According to a report from CBS News in Boston, approximately 9,745 people have signed a Change.org petition, which is attempting to ban the use of power morcellators in gynecological surgeries.

The petition was started by a Massachusetts woman and her husband after she was diagnosed with stage four leiomyosarcoma, a rare and aggressive variety of uterine cancer.  The cancer was reportedly caused by a uterine fibroid removal procedure she underwent that used a power morcellator.  The couple told CBS that new signatures are added daily by different women and their loved ones who have suffered similar injuries.

Morcellation Cancer Woes

Morcellator devices are robotic surgical tools used for minimally-invasive surgical procedures such as those used to remove fibroids, the uterus, ovaries and fallopian tubes. The morcellator’s popularity is attributed to the fact that it is minimally invasive, and requires less hospital time.

The device works by cutting up tissue into smaller parts to insure easy removal through a small abdominal incision.  Medical experts believe that during the removal process, the cancerous sac is punctured and is allowed to spread through the body.  Uterine sarcomas are impossible to detect beforehand, so women often simply carry the risk during the surgery.

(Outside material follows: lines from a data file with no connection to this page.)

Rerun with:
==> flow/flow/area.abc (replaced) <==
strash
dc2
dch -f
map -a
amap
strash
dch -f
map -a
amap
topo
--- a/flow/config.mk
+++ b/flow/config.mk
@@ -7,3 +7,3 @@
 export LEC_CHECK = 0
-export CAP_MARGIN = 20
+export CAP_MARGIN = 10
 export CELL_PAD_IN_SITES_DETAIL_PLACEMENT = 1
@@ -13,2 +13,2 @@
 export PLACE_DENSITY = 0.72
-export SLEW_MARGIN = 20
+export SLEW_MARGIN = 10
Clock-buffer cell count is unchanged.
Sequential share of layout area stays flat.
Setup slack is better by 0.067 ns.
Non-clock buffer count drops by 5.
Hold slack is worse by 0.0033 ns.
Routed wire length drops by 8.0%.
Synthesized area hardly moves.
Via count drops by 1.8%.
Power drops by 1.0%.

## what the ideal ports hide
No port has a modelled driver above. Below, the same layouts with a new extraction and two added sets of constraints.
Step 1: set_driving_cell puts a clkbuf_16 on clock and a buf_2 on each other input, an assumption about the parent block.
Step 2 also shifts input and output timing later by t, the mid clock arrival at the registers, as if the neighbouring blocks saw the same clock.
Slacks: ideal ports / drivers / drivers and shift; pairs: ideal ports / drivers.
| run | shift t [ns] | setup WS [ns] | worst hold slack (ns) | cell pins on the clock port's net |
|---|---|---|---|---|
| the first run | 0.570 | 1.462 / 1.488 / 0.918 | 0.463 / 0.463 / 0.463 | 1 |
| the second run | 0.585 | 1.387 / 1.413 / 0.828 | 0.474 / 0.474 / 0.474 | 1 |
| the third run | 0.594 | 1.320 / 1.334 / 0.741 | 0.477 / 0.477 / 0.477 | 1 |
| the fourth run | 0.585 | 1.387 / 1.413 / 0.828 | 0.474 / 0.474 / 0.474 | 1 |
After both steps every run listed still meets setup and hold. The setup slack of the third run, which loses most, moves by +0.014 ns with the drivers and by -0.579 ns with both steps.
This is an optimization exercise on Yosys and OpenROAD, whose aim is small area and a short achievable clock period, not a production implementation. At most, simulation tests tie the RTL to the original design; equivalence was not proved. The RTL of run 7 was laid out without a check of its function.

==> design/flow/design.v <==
`timescale 1ns/10ps
package squeeze_pkg;
	function automatic int wk(input int lane, input int chan);
		wk = ((lane * 7 + chan * 3 + 2) % 13) - 6;
	endfunction
	function automatic int bk(input int lane);
		bk = (((lane * 5 + 1) % 7) - 3) * 64;
	endfunction
	function automatic int term_off(input int lane, input int chan);
		int k, a, sneg, lneg;
		k    = wk(lane, chan);
		a    = (k < 0) ? -k : k;
		sneg = (wk(0, chan) < 0) ? 1 : 0;
		lneg = (k < 0) ? 1 : 0;
		if (k == 0)
			term_off = 0;
		else if (lneg == sneg)
			term_off = -a * sneg;
		else
			term_off = a * sneg - 1;
	endfunction
	function automatic int preload(input int lane);
		int p;
		p = bk(lane);
		for (int c = 0; c < 8; c++) p = p - term_off(lane, c);
		preload = p;
	endfunction
endpackage
Context: an optimization exercise on an open-source flow, tuned for small area and a short achievable clock period. The choices shown serve that exercise and are no tape-out recipe.
RTL that was checked went through simulation tests only; none was proved equivalent to the original.
Power and IR drop assume default switching activity.

==> module frame_sequencer, before the edit <==
module frame_sequencer (
	input  logic        clk,
	input  logic        rst_n,
	input  logic        start,
	input  logic        data_out_rd,
	input  logic [10:0] ip_total,
	output logic        ctrl_load,
	output logic        ctrl_busy,
	output logic        ctrl_advance,
	output logic        ctrl_pop,
	output logic [12:0] hdr_sel,
	output logic        pay_phase,
	output logic        sop,
	output logic        eop,
	output logic        data_out_rdy,
	output logic [1:0]  be_out
);
	logic        state;
	logic [8:0]  word_idx;
	logic [10:0] next_last_sum;
	logic        next_is_last;
	logic        tail_only;
	logic        last_r;
	logic        pop_ok;
	assign ctrl_load    = !state && start;
	assign ctrl_busy    = state;
	assign ctrl_advance = state && data_out_rd;
	assign next_last_sum = ip_total + 11'd9;
	assign next_is_last  = (word_idx == next_last_sum[10:2]);
	assign tail_only = (ip_total[1] == ip_total[0]);
	assign ctrl_pop = data_out_rd && pop_ok;
	always_ff @(posedge clk) begin
		if (ctrl_load) begin
			hdr_sel   <= 13'd1;
			pay_phase <= 1'b0;
			word_idx  <= '0;
		end else if (ctrl_advance) begin
			hdr_sel   <= {hdr_sel[11:0], 1'b0};
			pay_phase <= pay_phase | hdr_sel[12];
			word_idx  <= word_idx + 9'd1;
		end
	end
	always_ff @(posedge clk or negedge rst_n) begin
		if (!rst_n) begin
			state  <= 1'b0;
			last_r <= 1'b0;
			pop_ok <= 1'b0;
		end else if (ctrl_load) begin
			state  <= 1'b1;
			last_r <= 1'b0;
			pop_ok <= 1'b0;
		end else if (ctrl_advance) begin
			state  <= !last_r;
			last_r <= next_is_last;
			pop_ok <= !last_r && (pay_phase | hdr_sel[12]) && !(next_is_last && tail_only);
		end
	end
	assign sop          = state && hdr_sel[0];
	assign eop          = last_r;
	assign be_out       = last_r ? {~ip_total[1], ip_total[0]} : 2'b00;
	assign data_out_rdy = state;
endmodule
Source: an optimization exercise on an open RTL-to-GDS flow (aim: small area, a short achievable clock period and few clock cycles). Production flows keep margins and buffers that such runs may drop. Function was checked by simulation only, so behaviour that the tests miss may differ from the original.

<file path="flow/constraint.sdc">
create_clock -name core_clock -period 9.0 [get_ports {clk}]
set_input_delay 1.8000 -clock core_clock [delete_from_list [all_inputs] [get_ports {clk}]]
set_output_delay 1.8000 -clock core_clock [all_outputs]
set_load 0.01 [all_outputs]
</file>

According to court documents, a number of morcellator cancer lawsuits are new pending in district courts all over the United States.  Each lawsuit represents a woman who allegedly started suffering from aggressive uterine cancer after using the surgical tool.

The most recent morcellator cancer lawsuit was filed by a woman in the district of Northern California on May 13, 2014, in which a woman alleges that after using a Wolf Power Morcellator she was diagnosed with uterine cancer (Case No. Case5:14-cv-02209-PSG).

Some healthcare professionals are reportedly excited for this petition to take place because they believe that adequate attention will be given to this issue.  It is the hope that this product will not be as aggressively advertised, and that better safety precautions will be adapted to prevent future occurrences of uterine cancer.

The FDA launched an official inquiry into power morcellation cancer concerns in December 2013, which urged doctors to not use this device for laparoscopic procedures.

The FDA estimates that one out of every 352 women that undergo a hysterectomy using a power morcellator are suspected to have uterine sarcoma, and about one out of every 498 women have leiomyosarcoma (LMS).  With such significant risks, medical experts have also argued that morcellators may offer more danger than safety, supporting the petition.

Updates on Morcellator Cancer Complications

The FDA met to discuss the progress of their morcellator cancer investigation on July 10.  Together with the Obstetrics and Gynecological Devices Panel, the agency discussed the cancer risk and recommendations for the pre-market testing, labeling, and risk mitigation of future morcellator devices.

Due to the severe criticism from the FDA and the public, Johnson & Johnson has announced that it is suspending sales of several of its morcellator devices until the FDA can provide proper guidance for the product’s safety.

Victims of these injuries are suing Johnson & Johnson and Ethicon on product liability charges. Specifically, these lawsuit contend there were no warnings or indications on the devices, and that the medical devices were not properly tested before being released to the market.